正面から頭上から突っ込んでくるスケルトンに対して斜め45°からの一撃を与えてさらにフロアギミックのボタンをめがけて部屋の奥へと進む。


ボタンが目に入った瞬間、左足に冷たい手の感触するのと同時に引っ張られる。

「アンデットか、孤弱な真似を」

左手に白雪剣を持ち替えて突き放すのと流れるようにして左腰のインベントリーからサンダーバレットを取り出し引き金を引きボタンを弾丸で押し込む。


「外した、違う威力不足で押し込めてない」


ギミック解除の通知が流れないから失敗と判断してさらに近づく。その瞬間、視界が左方向に流れながら沈み込み、送れて右頭部に痛みが走る。


「ッチ油断したか」


張り倒してきた牛の骨が頭から生えたモンスターめがけて引き金を引く。があまり効果が無いようである。

再び頭突きをしてくるのでそのタイミングを狙って再び引き金を引きようやく倒す。


「おやおや、ちょっとじゃれていたらすっかり囲まれちまったな」


次のモンスターの攻撃の前にインベントリーからアイテム“煙炎弾”を取り出し地面にたたきつける。
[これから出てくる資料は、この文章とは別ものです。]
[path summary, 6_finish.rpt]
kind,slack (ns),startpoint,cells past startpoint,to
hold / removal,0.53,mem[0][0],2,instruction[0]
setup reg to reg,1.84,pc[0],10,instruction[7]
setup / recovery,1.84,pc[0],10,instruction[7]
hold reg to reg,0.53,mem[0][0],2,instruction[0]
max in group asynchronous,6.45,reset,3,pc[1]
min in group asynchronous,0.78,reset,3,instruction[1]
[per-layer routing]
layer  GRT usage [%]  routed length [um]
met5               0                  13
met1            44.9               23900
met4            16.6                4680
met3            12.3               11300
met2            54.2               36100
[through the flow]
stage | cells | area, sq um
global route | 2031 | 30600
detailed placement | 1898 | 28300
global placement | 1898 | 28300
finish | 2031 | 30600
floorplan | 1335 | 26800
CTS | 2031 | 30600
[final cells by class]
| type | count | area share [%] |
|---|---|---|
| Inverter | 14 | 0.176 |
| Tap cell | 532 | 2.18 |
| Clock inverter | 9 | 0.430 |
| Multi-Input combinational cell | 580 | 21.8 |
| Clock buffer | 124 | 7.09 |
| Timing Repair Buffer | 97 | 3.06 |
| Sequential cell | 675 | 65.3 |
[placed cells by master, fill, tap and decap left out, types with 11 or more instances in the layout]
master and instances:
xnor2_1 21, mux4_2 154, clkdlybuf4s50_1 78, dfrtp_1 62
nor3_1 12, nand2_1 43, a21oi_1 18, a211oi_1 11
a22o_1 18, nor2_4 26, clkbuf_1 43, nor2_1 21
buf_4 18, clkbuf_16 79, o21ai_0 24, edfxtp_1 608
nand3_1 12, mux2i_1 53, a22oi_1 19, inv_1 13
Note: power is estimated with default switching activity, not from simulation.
[src/flat_wrapper.sv]
// flat-port wrapper written by rule: the top's interface ports become plain ports
module fifo_arb_flat 
#(
    parameter int DW         = 8,
    parameter int AW         = 13,
    parameter int WB_DEPTH   = 2,
    parameter int RD_LAT     = 1,
    parameter int STARVE_MAX = 4
)
  (clk, rst_x, ram_ce, ram_we, ram_addr, ram_wdata, ram_rdata, wb_level, wb_full, bus_rd_req, bus_rd_addr, bus_wr_req, bus_wr_addr, bus_wr_data, bus_rd_ack, bus_rd_data, bus_rd_valid, bus_wr_ack);
  fifo_arb_if #(.DW(DW), .AW(AW)) bus_i ();
  input  logic clk;
  input  logic rst_x;
  output logic ram_ce;
  output logic ram_we;
  output logic [AW-1:0] ram_addr;
  output logic [DW-1:0] ram_wdata;
  input  logic [DW-1:0] ram_rdata;
  output logic [$clog2(WB_DEPTH):0] wb_level;
  output logic wb_full;
  input wire logic [$bits(bus_i.rd_req)-1:0] bus_rd_req;
  input wire logic [$bits(bus_i.rd_addr)-1:0] bus_rd_addr;
  input wire logic [$bits(bus_i.wr_req)-1:0] bus_wr_req;
  input wire logic [$bits(bus_i.wr_addr)-1:0] bus_wr_addr;
  input wire logic [$bits(bus_i.wr_data)-1:0] bus_wr_data;
  output wire logic [$bits(bus_i.rd_ack)-1:0] bus_rd_ack;
  output wire logic [$bits(bus_i.rd_data)-1:0] bus_rd_data;
  output wire logic [$bits(bus_i.rd_valid)-1:0] bus_rd_valid;
  output wire logic [$bits(bus_i.wr_ack)-1:0] bus_wr_ack;
  assign bus_i.rd_req = bus_rd_req;
  assign bus_i.rd_addr = bus_rd_addr;
  assign bus_i.wr_req = bus_wr_req;
  assign bus_i.wr_addr = bus_wr_addr;
  assign bus_i.wr_data = bus_wr_data;
  assign bus_rd_ack = bus_i.rd_ack;
  assign bus_rd_data = bus_i.rd_data;
  assign bus_rd_valid = bus_i.rd_valid;
  assign bus_wr_ack = bus_i.wr_ack;
  fifo_arb #(.DW(DW), .AW(AW), .WB_DEPTH(WB_DEPTH), .RD_LAT(RD_LAT), .STARVE_MAX(STARVE_MAX)) u_core (.clk(clk), .rst_x(rst_x), .bus(bus_i), .ram_ce(ram_ce), .ram_we(ram_we), .ram_addr(ram_addr), .ram_wdata(ram_wdata), .ram_rdata(ram_rdata), .wb_level(wb_level), .wb_full(wb_full));
endmodule
[config.mk]
export PLATFORM = sky130hd
export DESIGN_NAME = bist_signature_analyzer
export DESIGN_NICKNAME = d
export VERILOG_FILES = /design/src/rtl/bist_signature_analyzer.sv
export SDC_FILE = /design/constraint.sdc
export NUM_CORES = 1
export LEC_CHECK = 0
export ABC_AREA = 1
export BUFFER_PORTS_ARGS = -buffer_cell sky130_fd_sc_hd__buf_2
export CELL_PAD_IN_SITES_DETAIL_PLACEMENT = 2
export CELL_PAD_IN_SITES_GLOBAL_PLACEMENT = 2
export CORE_MARGIN = 3
export CORE_UTILIZATION = 24
export CTS_CLUSTER_SIZE = 24
export DETAILED_ROUTE_END_ITERATION = 7
export GPL_TIMING_DRIVEN = 0
export PLACE_DENSITY_LB_ADDON = 0.1
export SLEW_MARGIN = 10
export SYNTH_ARGS = -nofsm -noshare
export SYNTH_HDL_FRONTEND = slang
export SYNTH_SLANG_ARGS = --single-unit
[constraint.sdc]
create_clock -name clk -period 1.25 [get_ports clk]
set_clock_uncertainty 0.05 [all_clocks]
set_input_delay 0.1875 -clock clk [delete_from_list [all_inputs] [get_ports clk]]
set_output_delay 0.1875 -clock clk [all_outputs]
set_load 0.01 [all_outputs]
[src/rtl/bist_signature_analyzer.sv]
// bist_signature_analyzer: MISR response compactor with golden compare; BIST_SIG_LOAD_EN adds runtime golden loading
module bist_signature_analyzer #(
  parameter int          PATTERN_COUNT = 16,
  parameter logic [15:0] SEED          = 16'h0000,
  parameter logic [15:0] POLY          = 16'h100B,
  parameter logic [15:0] GOLDEN_RING   = 16'h0000,
  parameter logic [15:0] GOLDEN_JOHN   = 16'h0000,
  parameter logic [15:0] GOLDEN_LFSR   = 16'h0000,
  localparam int         CNT_W         = $clog2(PATTERN_COUNT + 1)
) (
  input  logic             clk,
  input  logic             rst,
  input  logic             start,
  input  logic [1:0]       mode,
  input  logic             resp_valid,
  input  logic [15:0]      resp_data,
`ifdef BIST_SIG_LOAD_EN
  input  logic             sig_load,
  input  logic [1:0]       sig_load_sel,
  input  logic [15:0]      sig_load_data,
`endif
  output logic             busy,
  output logic             done,
  output logic             pass,
  output logic [15:0]      signature,
  output logic [CNT_W-1:0] pattern_cnt
);
  localparam logic [1:0] S_IDLE = 2'd0;
  localparam logic [1:0] S_CAP  = 2'd1;
  localparam logic [1:0] S_CMP  = 2'd2;
  localparam logic [1:0] S_DONE = 2'd3;
  localparam logic [CNT_W-1:0] LAST = CNT_W'(PATTERN_COUNT - 1);
  logic [1:0]       r_state;
  logic [1:0]       r_mode;
  logic [15:0]      r_sig;
  logic [CNT_W-1:0] r_cnt;
  logic             r_pass;
  logic             w_go;
  logic             w_beat;
  logic             w_fb;
  logic [15:0]      w_misr;
  logic [15:0]      w_golden;
  always_comb begin
    w_go   = start && mode != 2'b00 && (r_state == S_IDLE || r_state == S_DONE);
    w_beat = resp_valid && r_state == S_CAP;
    w_fb   = ^(r_sig & POLY);
    w_misr = {r_sig[14:0], w_fb} ^ resp_data;
  end
`ifdef BIST_SIG_LOAD_EN
  logic [15:0] r_gold_ring;
  logic [15:0] r_gold_john;
  logic [15:0] r_gold_lfsr;
  // compare reads the pre-write value, so a load in the COMPARE cycle is not seen
  always_ff @(posedge clk) begin
    if (rst) begin
      r_gold_ring <= GOLDEN_RING;
      r_gold_john <= GOLDEN_JOHN;
      r_gold_lfsr <= GOLDEN_LFSR;
    end else if (sig_load) begin
      if (sig_load_sel == 2'b01) r_gold_ring <= sig_load_data;
      if (sig_load_sel == 2'b10) r_gold_john <= sig_load_data;
      if (sig_load_sel == 2'b11) r_gold_lfsr <= sig_load_data;
    end
  end
  always_comb begin
    w_golden = r_mode == 2'b01 ? r_gold_ring :
               r_mode == 2'b10 ? r_gold_john :
               r_mode == 2'b11 ? r_gold_lfsr : 16'h0000;
  end
`else
  always_comb begin
    w_golden = r_mode == 2'b01 ? GOLDEN_RING :
               r_mode == 2'b10 ? GOLDEN_JOHN :
               r_mode == 2'b11 ? GOLDEN_LFSR : 16'h0000;
  end
`endif
  always_ff @(posedge clk) begin
    if (rst) begin
      r_state <= S_IDLE;
      r_mode  <= 2'b00;
      r_sig   <= 16'h0000;
      r_cnt   <= '0;
      r_pass  <= 1'b0;
    end else if (w_go) begin
      r_state <= S_CAP;
      r_mode  <= mode;
      r_sig   <= SEED;
      r_cnt   <= '0;
      r_pass  <= 1'b0;
    end else if (w_beat) begin
      r_sig <= w_misr;
      r_cnt <= r_cnt + 1'b1;
      if (r_cnt == LAST) r_state <= S_CMP;
    end else if (r_state == S_CMP) begin
      r_pass  <= r_sig == w_golden;
      r_state <= S_DONE;
    end
  end
  assign busy        = r_state == S_CAP || r_state == S_CMP;
  assign done        = r_state == S_DONE;
  assign pass        = r_pass;
  assign signature   = r_sig;
  assign pattern_cnt = r_cnt;
endmodule
==> impl_metrics.env, run 1 <==
export IMPL_worstSetupStartpoint="r_state[0]"
export IMPL_crit_family="flip-flops"
export IMPL_leakage_nw=0.963
export IMPL_ff2ff_path_depth=8
export IMPL_die_area_sq_um=6720
export IMPL_violations="setup timing"
export IMPL_cap_viol_max_count=0
export IMPL_grt_first_pass_wirelength_microns=6970
export IMPL_cts_buffers=3
export IMPL_cp_end_kind="flop"
export IMPL_clockRootBuffer="clkbuf_8"
export IMPL_slowest_stage="dfxtp_2"
export IMPL_ys_warn_count=0
export IMPL_synth_ff_type="dfxtp_1"
export IMPL_setup_viol=24
export IMPL_grt_max_degree=14
export IMPL_start_util_pct=25.0
export IMPL_reg2reg_slack_ns=-0.10
export IMPL_track_usage_pct=13.6
export IMPL_place_hpwl_microns=3100
export IMPL_overflow=0
export IMPL_rows=27
export IMPL_clk_latency_ns=0.28
export IMPL_portBuffers=45
export IMPL_synthTopCellsByArea="dfxtp_1 (35%), nand2_1 (14%), nor2_1 (9.2%), inv_1 (5.7%), ha_1 (5.4%)"
export IMPL_powerDensity_nw_per_um2=825
export IMPL_finish_instance_area_sq_um=2130
export IMPL_synth_common_cells="nand2_1 (50), nor2_1 (34), dfxtp_1 (24), inv_1 (21)"
export IMPL_cts_max_level=1
export IMPL_ys_seq_area_share_pct=34.7
export IMPL_max_clock_path_buffers=2
export IMPL_layout_drive_gt1_share_pct=46.6
export IMPL_syn_area_per_cell_sq_um=7.30
export IMPL_placed_cells=307
export IMPL_final_util_pct=38.4
export IMPL_setup_slack_ns=-0.103
export IMPL_diodes=0
export IMPL_ant_nets=0
export IMPL_timing_fmax_mhz=739
export IMPL_synth_top_cell_area_share_pct=34.7
export IMPL_crit_type="reg -> reg"
export IMPL_crit_fanout=5
export IMPL_syn_nets=218
export IMPL_synth_edf_count=0
export IMPL_worstPathCellList="inv_2 > ha_4 > nand2_2 > inv_2 > o21ai_4 > nand2_4 > clkbuf_16 > nor3_2"
export IMPL_first_global_vias=1441
export IMPL_syn2layout_area_growth_pct=53.5
export IMPL_final_min_clock_period_ns=1.35
export IMPL_r2r_end="signature[3]"
export IMPL_cp_required_ns=1.36
export IMPL_die_h_microns=82
export IMPL_ys_ff_latch=24
export IMPL_globalplace_congestion=0.669
export IMPL_crit_top_cell="inv_2"
export IMPL_vias_per_cell=4.28
export IMPL_rsz0062_at_grt="true"
export IMPL_timing_rr_start="r_state[0]"
export IMPL_num_vias=1392
export IMPL_first_pass_iters=4
export IMPL_async_flop_share_pct=0
export IMPL_hold_class="in -> reg"
export IMPL_relSlewSlack_pct=85.3
export IMPL_cts_clk_slew_worst_paths_ns=0.09
export IMPL_antenna_found_initial=0
export IMPL_worstPathArrival_ns=1.47
export IMPL_dieWidth_microns=82
export IMPL_synth_cells=190
export IMPL_fin_crit_sh_pct=108
export IMPL_status="complete, but fails checks"
export IMPL_tightestPinTransition_ns=0.221
export IMPL_core_sq_um=5540
export IMPL_fin_cells=325
export IMPL_cts_tree="done"
export IMPL_synth_area_sq_um=1390
export IMPL_nets=282
export IMPL_cp_depth=8
export IMPL_wl_per_cell_microns=13.1
export IMPL_drv_slew=0
export IMPL_first_iter_violations=23
export IMPL_max_stage_delay_ns=0.36
export IMPL_post_dp_cell_area_sq_um=1730
export IMPL_route_detailed_drc=0
export IMPL_clock_sinks=24
export IMPL_yosysUniqueCellTypes=25
export IMPL_critPathBufInv=3
export IMPL_yosys_cell_count_top_type="nand2_1"
export IMPL_worstSetupEndpoint="signature[3]"
export IMPL_critPathLaunchType="flop"
export IMPL_vdd_drop_max_mv=0.356
export IMPL_hold_viol_final=0
export IMPL_hold_depth=4
export IMPL_yosysTopAreaCell="dfxtp_1"
export IMPL_io_pins=46
export IMPL_wl_microns=4250
where the power goes:
group	leakage [nW]	total [mW]	switching (mW)	internal, mW
Sequential	0.198	0.813	0.0287	0.785
Combinational	0.743	0.454	0.225	0.229
Clock	0.0228	0.489	0.260	0.228
Total	0.963	1.76	0.515	1.24
timing repair:
action                     CTS  global route
buffers inserted            10             2
pin swaps                    7             6
setup endpoints to repair   25            26
resized for setup           32            18
gates cloned                 1             1
hold buffers                 0             0
area by class of cell:
cell class	count	area [sq um]
repair buffers	59	408
inverters	23	98.8
well taps	72	90.1
flip-flops and latches	24	495
clock buffers	4	45.0
plain buffers	5	77.6
multi-input cells	138	913
fillers	656	3410
logic make-up after synthesis:
| logic type | Yosys count | synth area share (%) |
|---|---|---|
| DFF | 24 | 34.7 |
| buffers and inverters | 28 | 10.8 |
| adders and majority gates | 6 | 5.42 |
| and+or+nand+nor | 108 | 35.9 |
| xor gates and xnor gates | 10 | 6.32 |
| AOI/OAI and AO/OA | 14 | 6.86 |
tightest hold or removal path: cells and delay by family:
family	cells	cell delay, ns
buffers and inverters	3	0.17
and+or+nand+nor	1	0.08
worst min-delay path by stage:
stage / start / to / slack (ns)
final: rst / r_state[0] / 0.14
after floorplan: rst / r_state[0] / 0.31
after detailed placement: rst / r_state[0] / 0.41
after CTS: rst / r_state[0] / 0.14
after global routing: rst / r_state[0] / 0.17
after global placement: rst / r_state[0] / 0.41
per-stage QoR:
stage | setup WS (ns) | power, mW | hold slack (ns) | setup TNS, ns
2_1_floorplan | -0.0378 | 1.05 | 0.306 | -0.267
3_5_place_dp | -0.240 | 1.17 | 0.412 | -4.01
3_3_place_gp | -0.227 | 1.16 | 0.408 | -3.83
5_1_grt | -0.183 | 1.88 | 0.171 | -3.44
6_report | -0.103 | 1.76 | 0.136 | -1.79
4_1_cts | -0.0868 | 1.75 | 0.136 | -0.967
routing by layer:
layer | up-vias | wire length (microns) | global-route usage (%)
li1 | 707 | - | -
met1 | 653 | 1950 | 17.8
met2 | 29 | 2100 | 22.5
met3 | 3 | 169 | 2.19
met4 | 0 | 31 | 4.49
met5 | - | 0 | 0
flip-flops by register name, indices dropped and copies added, names as in the netlist:
name         cells
pass             1
pattern_cnt      5
r_state          2
signature       16
layout by cell type (no fill, tap or decap), types with 4 or more instances in the layout:
cell	Yosys	final
nand2_1	50	44
buf_4	0	7
nor2_1	34	26
xnor2_1	8	8
dfxtp_1	24	18
nor3_2	6	5
buf_2	1	43
nor2_2	6	13
buf_6	3	8
nand2_2	1	5
inv_2	1	4
inv_1	21	18
ha_4	0	5
o21a_1	8	8
No activity file was read; power rests on OpenSTA's default activity.
==> run 2, diff against run 1 <==
- ABC_AREA: 1 -> not set
- CORE_MARGIN: 3 -> not set
- CORE_UTILIZATION: 24 -> 26
- SLEW_MARGIN: 10 -> 20
==> run 2 against run 1 <==
Net effect:
- wire length shrank 7.6%
- register-to-register slack lost 0.02 ns
- power grew 1.0%
- critical path depth shrank 1
- combinational power is essentially flat
- sequential power grew 2%
- global-route usage grew 2.5 points
- the flow still finishes with violations (setup timing)
- highest routed layer unchanged
- count of clock-buffer cells in the layout is the same
- clock power grew 0.8%
- sequential share of layout area grew 2.2 points
==> impl_metrics.env, run 2 <==
export IMPL_die_area_sq_um=5100
export IMPL_first_pass_iters=4
export IMPL_core_sq_um=4500
export IMPL_crit_type="reg -> reg"
export IMPL_synth_area_sq_um=1250
export IMPL_rows=24
export IMPL_r2r_end="signature[15]"
export IMPL_drv_slew=0
export IMPL_rsz0062_at_grt="true"
export IMPL_crit_fanout=5
export IMPL_first_iter_violations=26
export IMPL_power_mw=1.77
export IMPL_nFillCells=492
export IMPL_syn2layout_area_growth_pct=57.7
export IMPL_start_util_pct=27.8
export IMPL_powerDensity_nw_per_um2=897
export IMPL_final_min_clock_period_ns=1.37
export IMPL_worstSetupStartpoint="r_state[1]"
export IMPL_die_h_microns=71.4
export IMPL_synth_top_cell_area_share_pct=38.3
export IMPL_synth_compound_area_share_pct=22.1
export IMPL_clockRootBuffer="clkbuf_8"
export IMPL_ant_nets=0
export IMPL_multiInputGateArea_sq_um=847
export IMPL_ys_warn_count=0
export IMPL_final_cell_mix="buf_2 (43), dfxtp_1 (18), xnor2_1 (17), a211oi_2 (17)"
export IMPL_max_clock_path_buffers=2
export IMPL_timing_rr_start="r_state[1]"
export IMPL_violations="setup timing"
export IMPL_cts_clk_slew_worst_paths_ns=0.09
export IMPL_yosys_cell_count_top_type="dfxtp_1"
export IMPL_ff2ff_path_depth=7
export IMPL_layout_drive_gt1_share_pct=64.7
export IMPL_synthAdderAreaFrac_pct=5.99
export IMPL_clk_latency_ns=0.27
export IMPL_cts_buffers=3
export IMPL_synth_cells=124
export IMPL_globalplace_congestion=0.688
export IMPL_cp_end_kind="flop"
export IMPL_first_global_vias=1252
export IMPL_grt_first_pass_wirelength_microns=6270
export IMPL_syn_nets=152
export IMPL_post_dp_cell_area_sq_um=1620
export IMPL_synthMuxAreaShare_pct=0
export IMPL_synth_top_family_by_area="compound AO/OA/AOI/OAI gates"
export IMPL_critPathLaunchType="flop"
export IMPL_synth_common_cells="dfxtp_1 (24), nor2_1 (19), xnor2_1 (18), a211oi_2 (17)"
export IMPL_cap_viol_max_count=0
export IMPL_synth_xor_area_share_pct=14.0
export IMPL_num_vias=1142
export IMPL_nets=216
export IMPL_overflow=0
export IMPL_leakage_nw=0.782
export IMPL_route_detailed_drc=0
export IMPL_worstPathArrival_ns=1.51
export IMPL_io_pins=46
export IMPL_setup_slack_ns=-0.123
export IMPL_relSlewSlack_pct=79.8
export IMPL_dieWidth_microns=71.4
export IMPL_final_util_pct=43.9
export IMPL_clock_sinks=24
export IMPL_largest_register_ffs=16
export IMPL_portBuffers=45
export IMPL_cp_required_ns=1.39
export IMPL_place_hpwl_microns=2720
export IMPL_track_usage_pct=16.0
export IMPL_vias_per_cell=4.78
export IMPL_hold_viol_final=0
export IMPL_reg2reg_slack_ns=-0.12
export IMPL_synth_ff_type="dfxtp_1"
export IMPL_yosysUniqueCellTypes=26
export IMPL_hold_path_startpoint="rst"
export IMPL_fin_hold_ws_ns=0.0137
export IMPL_timing_fmax_mhz=728
export IMPL_vdd_drop_max_mv=0.401
export IMPL_async_flop_share_pct=0
export IMPL_syn_area_per_cell_sq_um=10.1
export IMPL_ys_ff_latch=24
export IMPL_setup_viol=26
export IMPL_status="complete, but fails checks"
export IMPL_synthSimpleGateAreaFrac_pct=13.3
export IMPL_final_common_cell="buf_2"
export IMPL_postCtsHoldBufs=0
export IMPL_wl_microns=3930
export IMPL_synth_edf_count=0
export IMPL_hold_class="in -> reg"
export IMPL_grt_max_degree=14
export IMPL_worstSetupEndpoint="signature[15]"
export IMPL_ys_seq_area_share_pct=38.3
export IMPL_tightestPinTransition_ns=0.298
export IMPL_fin_crit_sh_pct=110
export IMPL_yosysTopAreaCell="dfxtp_1"
export IMPL_cts_tree="done"
export IMPL_finish_instance_area_sq_um=1980
export IMPL_diodes=0
export IMPL_synthTopCellsByArea="dfxtp_1 (38%), a211oi_2 (17%), xnor2_1 (13%), ha_1 (6.0%), nor2_1 (5.7%)"
export IMPL_seqCellArea_sq_um=503
export IMPL_wl_per_cell_microns=16.4
export IMPL_antenna_found_initial=0
export IMPL_cts_max_level=1
[run 2: changes by cell type after synthesis, moves of 6 or more]
cell / before / now
o21a_1: 8 / 0
nor2_2: 6 / 0
xnor2_1: 8 / 18
nor2_1: 34 / 19
inv_1: 21 / 6
nor3_2: 6 / 0
a211oi_2: 0 / 17
nand2_1: 50 / 4
[run 2: where the power goes]
part	internal, mW	total [mW]	switching (mW)
registers	0.786	0.828	0.0419
clock network	0.228	0.493	0.265
logic	0.239	0.453	0.215
[run 2: cell families after synthesis]
family          Yosys count
fa+ha+maj                 6
xor+xnor                 20
flops                    24
simple gates             35
buf+inv                  12
compound gates           27
[run 2: repair_timing]
action | in CTS | in global routing
pin swaps | 4 | 9
gates resized for setup | 24 | 17
setup buffers | 10 | 4
endpoints found under the setup margin | 25 | 26
cloned | 1 | 1
[run 2: layout make-up]
| type | count | share of cell area (%) |
|---|---|---|
| timing repair buffer | 61 | 21.2 |
| tap | 52 | 3.29 |
| clock buffer | 4 | 2.28 |
| multi-input combinational | 88 | 42.8 |
| sequential | 24 | 25.4 |
| inverter | 6 | 1.39 |
| buffer | 4 | 3.54 |
[run 2: worst min path at each step]
stage / to / cells after the start / slack, ns
after CTS: r_state[0] / 2 / 0.01
final: r_state[0] / 2 / 0.01
after global routing: r_state[0] / 2 / 0.008
after floorplan: r_state[0] / 1 / 0.20
after global placement: r_state[0] / 2 / 0.31
after detailed placement: r_state[0] / 2 / 0.31
[run 2: metrics by stage]
| step | instances | setup slack [ns] | TNS (ns) |
|---|---|---|---|
| floorplan | 124 | -0.0148 | -0.165 |
| global placement | 221 | -0.102 | -2.05 |
| detailed placement | 221 | -0.145 | -2.96 |
| CTS | 234 | -0.103 | -1.94 |
| global route | 239 | -0.176 | -3.36 |
| finish | 239 | -0.123 | -2.07 |
[run 2: metal layers]
| metal | GRT usage (%) | vias up | part of all wire (%) | wire (microns) |
|---|---|---|---|---|
| met5 | 0 | - | 0 | 0 |
| met4 | 3.33 | 0 | 0.46 | 18 |
| met3 | 2.81 | 2 | 3.7 | 146 |
| met2 | 29.0 | 28 | 53 | 2080 |
| met1 | 19.9 | 558 | 43 | 1680 |
| li1 | - | 554 | - | - |
[run 2: worst max-delay path: stages, from the launching register on]
cell and delay (ns):
dfxtp_4 0.38, inv_4 0.06, ha_4 0.14, and2_4 0.21
buf_12 0.12, buf_16 0.11, nor2_2 0.04, a211oi_2 0.18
次の瞬間、煙と火の粉が辺り一帯に広がりモンスターへ延焼して火炎状態にして倒す。



「今度こそ!」



ボタンまであと数メートルといったところで再び引き金を引き、弾丸でボタンを押し込む。


[システム:フロアギミック解除 残り2]



システムメッセージが表示されると同時に部屋中にいたモンスターの姿が消えて部屋が床がよく見えるようになる。



「あと一つ」


モンスターハウスを後にしてフロアマップを表示する。だが右上のフロアステータスに書かれた一文に目がとまる。


[7F]残りフロアギミック:2


「残り二つ・・・。」

何を外し損ねた?フロアマップを確認するが前回クリアした時に存在していたフロアギミックの解除ボタンは全て押していたはず。探索していないのは、前回中身があんまりおいしくなかった宝箱のあった小部屋だけ・・・。